[Your assignment] Show every line below where "settings" can be found.
(Given data begins)
Background: an optimization exercise with open tools, aiming at small area. Do not read the settings as production practice.
Only simulation tests tie the RTL to the original design; equivalence was not proved.
The clock input has no modelled driver; a real chip could not lean on it and would need a root buffer or a full tree.
Power figures rest on the tool's default switching activity, not on a simulated workload.

## calendar_time_add_minutes
module calendar_time_add_minutes #(
    parameter int MAX_ADD_MINUTES = 65535
) (
    input  wire logic                     clk,
    input  wire logic                     rst_n,
    input  wire logic                     cmd_valid,
    output wire logic                     cmd_ready,
    input  wire logic                     cmd_req_type,
    input  wire logic [cta_pkg::ADD_W-1:0]    cmd_add_minutes,
    input  wire logic [cta_pkg::DAY_W-1:0]    cmd_load_day,
    input  wire logic [cta_pkg::MONTH_W-1:0]  cmd_load_month,
    input  wire logic [cta_pkg::YEAR_W-1:0]   cmd_load_year,
    input  wire logic [cta_pkg::HOUR_W-1:0]   cmd_load_hour,
    input  wire logic [cta_pkg::MINUTE_W-1:0] cmd_load_minute,
    output wire logic                     rsp_valid,
    input  wire logic                     rsp_ready,
    output wire logic [cta_pkg::DAY_W-1:0]    rsp_out_day,
    output wire logic [cta_pkg::MONTH_W-1:0]  rsp_out_month,
    output wire logic [cta_pkg::YEAR_W-1:0]   rsp_out_year,
    output wire logic [cta_pkg::HOUR_W-1:0]   rsp_out_hour,
    output wire logic [cta_pkg::MINUTE_W-1:0] rsp_out_minute,
    output wire logic                     rsp_leap_flag,
    output wire logic [cta_pkg::DAY_W-1:0]    rsp_month_length
);
clock: 10.0 ns
lec_check: 0
cap_margin: 20
core_margin: 2
core_utilization: 40
slew_margin: 20
standard.sh (not shown) runs the stock make flow with config.mk's settings and CLKGATE_MAP_FILE= SYNTH_SCRIPT=/design/flow/synth_recipe.tcl, a recipe that flattens the netlist after the stock synthesis.
==> flow/flow/run.sh <==
#!/bin/bash
# The standard layout (standard.sh), with these changes:
#  - synthesis maps the logic with an area-oriented ABC script (flow/abc.script,
#    run with eight seeds of its &deepsyn step, keeping the smallest result;
#    flow/synth.tcl is synth_recipe.tcl plus that one change), without the
#    platform's adder cells and the Kogge-Stone carry map;
#  - the port buffers are the smallest buffer cell;
#  - the clock port drives four clkbuf_8, each feeding a quarter of the
#    flip-flops (flow/pre_cts.tcl), in place of the clock tree synthesis;
#    the rest of the flow is unchanged.
set -euo pipefail
here=$(pwd)
export MY_ABC_SCRIPT=$here/flow/abc.script
export PRE_CTS_TCL=$here/flow/pre_cts.tcl
export BUFFER_PORTS_ARGS="-buffer_cell sky130_fd_sc_hd__buf_1"
sed -e "s#SYNTH_SCRIPT=[^ ]*#SYNTH_SCRIPT=$here/flow/synth.tcl ADDER_MAP_FILE= SYNTH_OPERATIONS_ARGS=-nofsm#" standard.sh > own.sh
bash own.sh > own.log 2>&1
Other scripts of this flow, unchanged in this note and not shown: flow/flow/abc.script, flow/flow/pre_cts.tcl, flow/flow/synth.tcl
Next try:
--- a/flow/design.v
+++ b/flow/design.v
@@ -102,44 +102,44 @@
             {3'd0, 3'd4}: begin ok = 1'b1; bi = 4'd1; fld = 2'd0; end
             {3'd0, 3'd5}: begin ok = 1'b1; bi = 4'd0; fld = 2'd0; end
             {3'd1, 3'd0}: begin ok = 1'b1; bi = 4'd9; fld = 2'd0; end
             {3'd1, 3'd1}: begin ok = 1'b1; bi = 4'd8; fld = 2'd0; end
             {3'd1, 3'd2}: begin ok = 1'b1; bi = 4'd7; fld = 2'd0; end
             {3'd1, 3'd3}: begin ok = 1'b1; bi = 4'd6; fld = 2'd0; end
             {3'd1, 3'd4}: begin ok = 1'b1; bi = 4'd7; fld = 2'd1; end
             {3'd1, 3'd5}: begin ok = 1'b1; bi = 4'd6; fld = 2'd1; end
-            {3'd2, 3'd0}: begin ok = 1'b1; bi = 4'd11; fld = 2'd1; end
-            {3'd2, 3'd1}: begin ok = 1'b1; bi = 4'd10; fld = 2'd1; end
-            {3'd2, 3'd2}: begin ok = 1'b1; bi = 4'd9; fld = 2'd1; end
-            {3'd2, 3'd3}: begin ok = 1'b1; bi = 4'd8; fld = 2'd1; end
+            {3'd2, 3'd0}: begin ok = 1'b1; bi = 4'd13; fld = 2'd0; end
+            {3'd2, 3'd1}: begin ok = 1'b1; bi = 4'd12; fld = 2'd0; end
+            {3'd2, 3'd2}: begin ok = 1'b1; bi = 4'd11; fld = 2'd0; end
+            {3'd2, 3'd3}: begin ok = 1'b1; bi = 4'd10; fld = 2'd0; end
             {3'd2, 3'd4}: begin ok = 1'b1; bi = 4'd11; fld = 2'd1; end
             {3'd2, 3'd5}: begin ok = 1'b1; bi = 4'd10; fld = 2'd1; end
-            {3'd3, 3'd0}: begin ok = 1'b1; bi = 4'd13; fld = 2'd0; end
-            {3'd3, 3'd1}: begin ok = 1'b1; bi = 4'd12; fld = 2'd0; end
-            {3'd3, 3'd2}: begin ok = 1'b1; bi = 4'd11; fld = 2'd0; end
-            {3'd3, 3'd3}: begin ok = 1'b1; bi = 4'd10; fld = 2'd0; end
-            {3'd3, 3'd4}: begin ok = 1'b1; bi = 4'd12; fld = 2'd2; end
-            {3'd3, 3'd5}: begin ok = 1'b1; bi = 4'd13; fld = 2'd2; end
+            {3'd3, 3'd0}: begin ok = 1'b1; bi = 4'd11; fld = 2'd1; end
+            {3'd3, 3'd1}: begin ok = 1'b1; bi = 4'd10; fld = 2'd1; end
+            {3'd3, 3'd2}: begin ok = 1'b1; bi = 4'd15; fld = 2'd0; end
+            {3'd3, 3'd3}: begin ok = 1'b1; bi = 4'd14; fld = 2'd0; end
+            {3'd3, 3'd4}: begin ok = 1'b1; bi = 4'd15; fld = 2'd1; end
+            {3'd3, 3'd5}: begin ok = 1'b1; bi = 4'd14; fld = 2'd1; end
             {3'd4, 3'd0}: begin ok = 1'b1; bi = 4'd14; fld = 2'd1; end
             {3'd4, 3'd1}: begin ok = 1'b1; bi = 4'd12; fld = 2'd1; end
-            {3'd4, 3'd2}: begin ok = 1'b1; bi = 4'd14; fld = 2'd2; end
-            {3'd4, 3'd3}: begin ok = 1'b1; bi = 4'd12; fld = 2'd1; end
-            {3'd4, 3'd4}: begin ok = 1'b1; bi = 4'd13; fld = 2'd2; end
-            {3'd4, 3'd5}: begin ok = 1'b1; bi = 4'd14; fld = 2'd1; end
+            {3'd4, 3'd2}: begin ok = 1'b1; bi = 4'd9; fld = 2'd1; end
+            {3'd4, 3'd3}: begin ok = 1'b1; bi = 4'd8; fld = 2'd1; end
+            {3'd4, 3'd4}: begin ok = 1'b1; bi = 4'd12; fld = 2'd2; end
+            {3'd4, 3'd5}: begin ok = 1'b1; bi = 4'd13; fld = 2'd2; end
             {3'd5, 3'd0}: begin ok = 1'b1; bi = 4'd15; fld = 2'd1; end
             {3'd5, 3'd1}: begin ok = 1'b1; bi = 4'd13; fld = 2'd1; end
-            {3'd5, 3'd2}: begin ok = 1'b1; bi = 4'd15; fld = 2'd0; end
-            {3'd5, 3'd3}: begin ok = 1'b1; bi = 4'd14; fld = 2'd0; end
+            {3'd5, 3'd2}: begin ok = 1'b1; bi = 4'd14; fld = 2'd2; end
+            {3'd5, 3'd3}: begin ok = 1'b1; bi = 4'd12; fld = 2'd1; end
             {3'd5, 3'd4}: begin ok = 1'b1; bi = 4'd13; fld = 2'd2; end
             {3'd5, 3'd5}: begin ok = 1'b1; bi = 4'd14; fld = 2'd2; end
             {3'd6, 3'd0}: begin ok = 1'b1; bi = 4'd15; fld = 2'd1; end
             {3'd6, 3'd1}: begin ok = 1'b1; bi = 4'd15; fld = 2'd2; end
             {3'd6, 3'd3}: begin ok = 1'b1; bi = 4'd15; fld = 2'd2; end
-            {3'd6, 3'd4}: begin ok = 1'b1; bi = 4'd15; fld = 2'd1; end
+            {3'd6, 3'd4}: begin ok = 1'b1; bi = 4'd13; fld = 2'd2; end
             {3'd6, 3'd5}: begin ok = 1'b1; bi = 4'd14; fld = 2'd2; end
             default: begin ok = 1'b0; bi = 4'd0; fld = 2'd0; end
         endcase
     end
     assign rot       = (pass == 3'd7) && !cnt_q[4];
     assign fin       = (pass == 3'd7) && cnt_q[4];
     assign op        = is_add && pulse && ok && cmd_add_minutes[bi];
     assign cmd_ready = work && fin;
@@ -216,17 +216,17 @@
                     day_q <= (day_q == mlen) ? 5'd1 : day_q + 5'd1;
                 if (inc_mo)
                     mon_q <= (mon_q == 4'd12) ? 4'd1 : mon_q + 4'd1;
             end
         end
     end
     always_ff @(posedge clk)
     begin
-        if (!work || fin)
+        if (!work)
             cnt_q <= '0;
         else
             cnt_q <= cnt_q + 9'd1;
         yres_q <= rot ? rn : 5'd0;
         if (!work)
             yc_q <= 1'b0;
         else if (rot)
             yc_q <= year_q[0] & yc_q;
=> Sequential power hardly moves. Final cell count fell by 2.8%. Routed wire length goes down by 5.2%. Synthesized area decreases by 1.4%. Via count goes down by 2.2%. Global-route usage is lower by 0.73 points.
No run of this note takes its clock network from TritonCTS; it comes from the design's own scripts or RTL.

afterwards: timing with drivers on the ports:
Ports are ideal in the flow. The routed layouts listed here were re-timed in OpenROAD.
Step 1, drivers: a clkbuf_16 drives clk and a buf_2 each remaining input, both assumed.
Step 2 times the ports against the registers' clock, not the clock port: input delays grow and output delays shrink by t, the midpoint of the rising clock arrivals with the driver on.
Slacks: ideal / step 1 / step 2; pairs: ideal / step 1.
run | t, ns | slack for setup (ns) | hold slack, ns | worst slew at a driven data input, ns
the first run | 0.205 | 3.910 / 3.946 / 3.741 | 0.480 / 0.480 / 0.480 | 0.04
the second run | 0.199 | 5.025 / 5.000 / 4.913 | 0.474 / 0.474 / 0.474 | 0.04
After both steps setup and hold are still met in every run listed. For the first run, which loses most, drivers alone change the setup slack by +0.036 ns; drivers and shift together by -0.169 ns.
(Given data ends)
[Task response]
Background: an optimization exercise with open tools, aiming at small area. Do not read the settings as production practice.
standard.sh (not shown) runs the stock make flow with config.mk's settings and CLKGATE_MAP_FILE= SYNTH_SCRIPT=/design/flow/synth_recipe.tcl, a recipe that flattens the netlist after the stock synthesis.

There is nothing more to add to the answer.